INSTRUCTIONS FOR THE TASK >> Your answer should be the lines below from the one with "cell,count,area [um2]" to the one with "AOI/OAI and AO/OA | 64", both included, given again exactly and with nothing added.

(Saved entries)
◇ ◇ ◇ ◇ ◇
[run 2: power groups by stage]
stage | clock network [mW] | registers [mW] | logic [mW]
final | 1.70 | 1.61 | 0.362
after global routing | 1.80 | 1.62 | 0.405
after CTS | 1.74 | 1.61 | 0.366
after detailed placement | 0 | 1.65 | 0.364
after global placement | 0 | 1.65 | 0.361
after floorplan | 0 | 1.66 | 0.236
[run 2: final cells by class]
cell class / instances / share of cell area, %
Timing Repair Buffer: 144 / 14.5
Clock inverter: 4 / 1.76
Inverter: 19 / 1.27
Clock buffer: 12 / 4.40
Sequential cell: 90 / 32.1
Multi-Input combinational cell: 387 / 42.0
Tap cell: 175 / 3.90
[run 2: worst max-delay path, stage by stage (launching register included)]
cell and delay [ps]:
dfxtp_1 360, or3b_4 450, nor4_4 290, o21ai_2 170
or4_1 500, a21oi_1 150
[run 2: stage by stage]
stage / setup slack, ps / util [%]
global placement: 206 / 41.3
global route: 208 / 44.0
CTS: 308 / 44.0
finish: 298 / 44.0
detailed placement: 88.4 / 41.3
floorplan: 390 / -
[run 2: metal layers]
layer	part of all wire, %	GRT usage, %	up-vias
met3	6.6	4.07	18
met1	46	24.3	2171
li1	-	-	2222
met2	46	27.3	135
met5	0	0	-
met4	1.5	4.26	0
<file path="config.mk">
export PLATFORM = sky130hd
export DESIGN_NAME = cu_fsm_flat
export DESIGN_NICKNAME = d
export VERILOG_FILES = /design/src/rtl/otter_pkg.sv /design/src/rtl/cu_fsm_if.sv /design/src/rtl/cu_fsm.sv /design/src/flat_wrapper.sv
export SDC_FILE = /design/constraint.sdc
export NUM_CORES = 1
export LEC_CHECK = 0
export CELL_PAD_IN_SITES_DETAIL_PLACEMENT = 1
export CELL_PAD_IN_SITES_GLOBAL_PLACEMENT = 1
export CORE_MARGIN = 2
export CORE_UTILIZATION = 24
export CTS_CLUSTER_SIZE = 14
export DETAILED_ROUTE_END_ITERATION = 16
export MAX_ROUTING_LAYER = met4
export PLACE_DENSITY_LB_ADDON = 0.1
export SYNTH_ARGS = -nofsm -noshare
export SYNTH_HDL_FRONTEND = slang
export SYNTH_SLANG_ARGS = --single-unit
</file>
<file path="constraint.sdc">
create_clock -name CLK -period 2.8 [get_ports CLK]
set_clock_uncertainty 0.2 [all_clocks]
set_input_delay 0.42 -clock CLK [delete_from_list [all_inputs] [get_ports CLK]]
set_output_delay 0.42 -clock CLK [all_outputs]
set_load 0.02 [all_outputs]
</file>
### config.mk
export PLATFORM = sky130hd
export DESIGN_NAME = apu_sweep_flat
export DESIGN_NICKNAME = d
export VERILOG_FILES = /design/src/rtl/apu_sweep_if.sv /design/src/rtl/apu_sweep.sv /design/src/flat_wrapper.sv
export SDC_FILE = /design/constraint.sdc
export NUM_CORES = 1
export LEC_CHECK = 0
export ABC_CLOCK_PERIOD_IN_PS = 3390
export CAP_MARGIN = 20
export CORE_MARGIN = 2
export CORE_UTILIZATION = 45
export CTS_BUF_LIST = sky130_fd_sc_hd__clkbuf_8
export DETAILED_ROUTE_END_ITERATION = 16
export DONT_BUFFER_PORTS = 1
export PLACE_DENSITY = 0.7
export RECOVER_POWER = 25
export SYNTH_ARGS = -nofsm -noshare
export SYNTH_HDL_FRONTEND = slang
export SYNTH_SLANG_ARGS = --single-unit
### constraint.sdc
create_clock -name clk -period 3.39 [get_ports clk]
set_input_delay 0.678 -clock clk [delete_from_list [all_inputs] [get_ports clk]]
set_output_delay 0.678 -clock clk [all_outputs]
set_load 0.05 [all_outputs]
### src/rtl/apu_sweep_if.sv
// Ready/valid bundle between the APU register interface, the sweep unit and the pulse channel.
interface apu_sweep_if;
    logic [10:0] period_r;
    logic        period_r_vld;
    logic        period_r_rdy;
    logic [7:0]  cfg_r;
    logic        cfg_r_vld;
    logic        cfg_r_rdy;
    logic        tick;
    logic [10:0] period_s;
    logic        period_s_vld;
    logic        period_s_rdy;
    logic        mute;

    modport slave (
        input  period_r, period_r_vld, cfg_r, cfg_r_vld, tick, period_s_rdy,
        output period_r_rdy, cfg_r_rdy, period_s, period_s_vld, mute
    );

    modport master (
        output period_r, period_r_vld, cfg_r, cfg_r_vld, tick, period_s_rdy,
        input  period_r_rdy, cfg_r_rdy, period_s, period_s_vld, mute
    );
endinterface
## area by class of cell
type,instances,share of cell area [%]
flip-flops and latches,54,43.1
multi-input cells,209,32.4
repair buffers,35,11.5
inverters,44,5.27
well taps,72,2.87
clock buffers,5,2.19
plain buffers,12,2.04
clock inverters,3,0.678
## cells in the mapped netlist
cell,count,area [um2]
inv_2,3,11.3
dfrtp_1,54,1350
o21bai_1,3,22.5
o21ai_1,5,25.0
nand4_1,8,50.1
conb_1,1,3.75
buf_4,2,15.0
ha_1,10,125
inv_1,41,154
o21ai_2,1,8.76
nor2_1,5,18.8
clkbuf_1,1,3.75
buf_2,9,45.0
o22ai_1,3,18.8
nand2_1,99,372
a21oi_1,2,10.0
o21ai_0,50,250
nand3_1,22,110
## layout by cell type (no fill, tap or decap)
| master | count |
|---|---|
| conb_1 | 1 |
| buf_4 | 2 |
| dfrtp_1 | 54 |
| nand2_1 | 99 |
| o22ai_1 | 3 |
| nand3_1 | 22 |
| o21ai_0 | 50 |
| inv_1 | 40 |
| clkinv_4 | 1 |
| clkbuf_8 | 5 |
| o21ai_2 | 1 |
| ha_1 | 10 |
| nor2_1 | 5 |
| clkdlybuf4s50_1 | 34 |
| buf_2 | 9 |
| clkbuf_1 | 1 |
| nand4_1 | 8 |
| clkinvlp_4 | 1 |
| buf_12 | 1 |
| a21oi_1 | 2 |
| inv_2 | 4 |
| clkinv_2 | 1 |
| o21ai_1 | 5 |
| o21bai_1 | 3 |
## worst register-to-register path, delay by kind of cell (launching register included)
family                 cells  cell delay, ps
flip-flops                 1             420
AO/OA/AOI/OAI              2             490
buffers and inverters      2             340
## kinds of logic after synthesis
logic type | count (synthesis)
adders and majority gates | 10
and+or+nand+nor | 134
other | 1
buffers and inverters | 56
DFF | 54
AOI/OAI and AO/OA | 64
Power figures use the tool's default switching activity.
==> src/rtl/sample_dump.sv <==
// sample_dump: dumps SDRAM words 0..LAST_ADDR to the serial transmitter, each word sent LSB byte first.
// Ports: clk, rst (sync, active-high); start pulse; SDRAM read side addr/in_valid/busy/data_out/out_valid;
//   serial side tx_data/new_tx_data/tx_busy; status active (RUN/DRAIN/CSUM) and done (DONE).
// Option: define SAMPLE_DUMP_CHECKSUM_EN to append one XOR-of-all-data-bytes checksum byte per dump.
module sample_dump #(
  parameter int                ADDR_W     = 23,
  parameter int                DATA_W     = 32,
  parameter int                FIFO_DEPTH = 4,
  parameter logic [ADDR_W-1:0] LAST_ADDR  = 23'h7FFFFF
) (
  input  logic              clk,
  input  logic              rst,
  input  logic              start,
  output logic [ADDR_W-1:0] addr,
  output logic              in_valid,
  input  logic              busy,
  input  logic [DATA_W-1:0] data_out,
  input  logic              out_valid,
  output logic [7:0]        tx_data,
  output logic              new_tx_data,
  input  logic              tx_busy,
  output logic              active,
  output logic              done
);

  localparam int NB = DATA_W / 8;
  localparam int PW = $clog2(FIFO_DEPTH);
  localparam int CW = PW + 1;
  localparam int BW = $clog2(NB + 1);
  localparam logic [CW-1:0] DEPTH_C = CW'(FIFO_DEPTH);
  localparam logic [BW-1:0] NB_C    = BW'(NB);

  typedef enum logic [2:0] {
    S_IDLE,
    S_RUN,
    S_DRAIN,
    S_DONE
`ifdef SAMPLE_DUMP_CHECKSUM_EN
    , S_CSUM
`endif
  } state_t;

  state_t state, nstate;

  logic [ADDR_W-1:0] cur_addr;
  logic [CW-1:0]     credits;
  logic [DATA_W-1:0] mem [FIFO_DEPTH];
  logic [PW-1:0]     wr_ptr, rd_ptr;
  logic [CW-1:0]     fcnt;
  logic [DATA_W-1:0] sh;        // word being serialized, shifted right per byte
  logic [BW-1:0]     ser_cnt;   // bytes still to send; 0 = serializer idle
  logic              guard;     // one dead cycle after every strobe
  logic              req, push, pop, strobe, last_strobe, start_ok, csum_strobe;
`ifdef SAMPLE_DUMP_CHECKSUM_EN
  logic [7:0]        csum;
`endif

  // State register
  always_ff @(posedge clk) begin
    if (rst) state <= S_IDLE;
    else     state <= nstate;
  end

  // Next-state logic
  always_comb begin
    nstate = state;
    case (state)
      S_IDLE, S_DONE: if (start) nstate = S_RUN;
      S_RUN:          if (req && cur_addr == LAST_ADDR) nstate = S_DRAIN;
      // Zero credits means every requested word has fully left the serializer.
      S_DRAIN: if (credits == '0 && ser_cnt == '0) begin
`ifdef SAMPLE_DUMP_CHECKSUM_EN
        nstate = S_CSUM;
`else
        nstate = S_DONE;
`endif
      end
`ifdef SAMPLE_DUMP_CHECKSUM_EN
      S_CSUM:         if (csum_strobe) nstate = S_DONE;
`endif
      default:        nstate = S_IDLE;
    endcase
  end

  // FSM outputs
  always_comb begin
    start_ok = start && (state == S_IDLE || state == S_DONE);
    req      = (state == S_RUN) && !busy && (credits < DEPTH_C);
    active   = (state == S_RUN) || (state == S_DRAIN)
`ifdef SAMPLE_DUMP_CHECKSUM_EN
               || (state == S_CSUM)
`endif
               ;
    done     = (state == S_DONE);
  end

  // Datapath strobes and output muxing
  always_comb begin
    push        = out_valid && (state != S_IDLE);   // stale returns after reset are dropped
    pop         = (ser_cnt == '0) && (fcnt != '0);
    strobe      = (ser_cnt != '0) && !guard && !tx_busy;
    last_strobe = strobe && (ser_cnt == BW'(1));
    csum_strobe = 1'b0;
    tx_data     = sh[7:0];
`ifdef SAMPLE_DUMP_CHECKSUM_EN
    if (state == S_CSUM) begin
      csum_strobe = !guard && !tx_busy;
      tx_data     = csum;
    end
`endif
    new_tx_data = strobe || csum_strobe;
    in_valid    = req;
    addr        = cur_addr;
  end

  // FIFO storage needs no reset; occupancy is tracked by fcnt.
  always_ff @(posedge clk) begin
    if (push) mem[wr_ptr] <= data_out;
  end

  always_ff @(posedge clk) begin
    if (rst) begin
      cur_addr <= '0;
      credits  <= '0;
      wr_ptr   <= '0;
      rd_ptr   <= '0;
      fcnt     <= '0;
      sh       <= '0;
      ser_cnt  <= '0;
      guard    <= 1'b0;
`ifdef SAMPLE_DUMP_CHECKSUM_EN
      csum     <= '0;
`endif
    end else begin
      guard <= new_tx_data;

      // Address stays on LAST_ADDR once reached; the request there is the final one.
      if (start_ok)                          cur_addr <= '0;
      else if (req && cur_addr != LAST_ADDR) cur_addr <= cur_addr + ADDR_W'(1);

      if (start_ok)                 credits <= '0;
      else if (req && !last_strobe) credits <= credits + CW'(1);
      else if (!req && last_strobe) credits <= credits - CW'(1);

      if (push) wr_ptr <= wr_ptr + PW'(1);
      if (pop)  rd_ptr <= rd_ptr + PW'(1);
      if (push && !pop)      fcnt <= fcnt + CW'(1);
      else if (!push && pop) fcnt <= fcnt - CW'(1);

      if (pop) begin
        sh      <= mem[rd_ptr];
        ser_cnt <= NB_C;
      end else if (strobe) begin
        sh      <= sh >> 8;
        ser_cnt <= ser_cnt - BW'(1);
      end

`ifdef SAMPLE_DUMP_CHECKSUM_EN
      if (start_ok)    csum <= '0;
      else if (strobe) csum <= csum ^ sh[7:0];
`endif
    end
  end

endmodule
◇ ◇ ◇ ◇ ◇
WRITTEN REPLY >>
cell,count,area [um2]
inv_2,3,11.3
dfrtp_1,54,1350
o21bai_1,3,22.5
o21ai_1,5,25.0
nand4_1,8,50.1
conb_1,1,3.75
buf_4,2,15.0
ha_1,10,125
inv_1,41,154
o21ai_2,1,8.76
nor2_1,5,18.8
clkbuf_1,1,3.75
buf_2,9,45.0
o22ai_1,3,18.8
nand2_1,99,372
a21oi_1,2,10.0
o21ai_0,50,250
nand3_1,22,110
## layout by cell type (no fill, tap or decap)
| master | count |
|---|---|
| conb_1 | 1 |
| buf_4 | 2 |
| dfrtp_1 | 54 |
| nand2_1 | 99 |
| o22ai_1 | 3 |
| nand3_1 | 22 |
| o21ai_0 | 50 |
| inv_1 | 40 |
| clkinv_4 | 1 |
| clkbuf_8 | 5 |
| o21ai_2 | 1 |
| ha_1 | 10 |
| nor2_1 | 5 |
| clkdlybuf4s50_1 | 34 |
| buf_2 | 9 |
| clkbuf_1 | 1 |
| nand4_1 | 8 |
| clkinvlp_4 | 1 |
| buf_12 | 1 |
| a21oi_1 | 2 |
| inv_2 | 4 |
| clkinv_2 | 1 |
| o21ai_1 | 5 |
| o21bai_1 | 3 |
## worst register-to-register path, delay by kind of cell (launching register included)
family                 cells  cell delay, ps
flip-flops                 1             420
AO/OA/AOI/OAI              2             490
buffers and inverters      2             340
## kinds of logic after synthesis
logic type | count (synthesis)
adders and majority gates | 10
and+or+nand+nor | 134
other | 1
buffers and inverters | 56
DFF | 54
AOI/OAI and AO/OA | 64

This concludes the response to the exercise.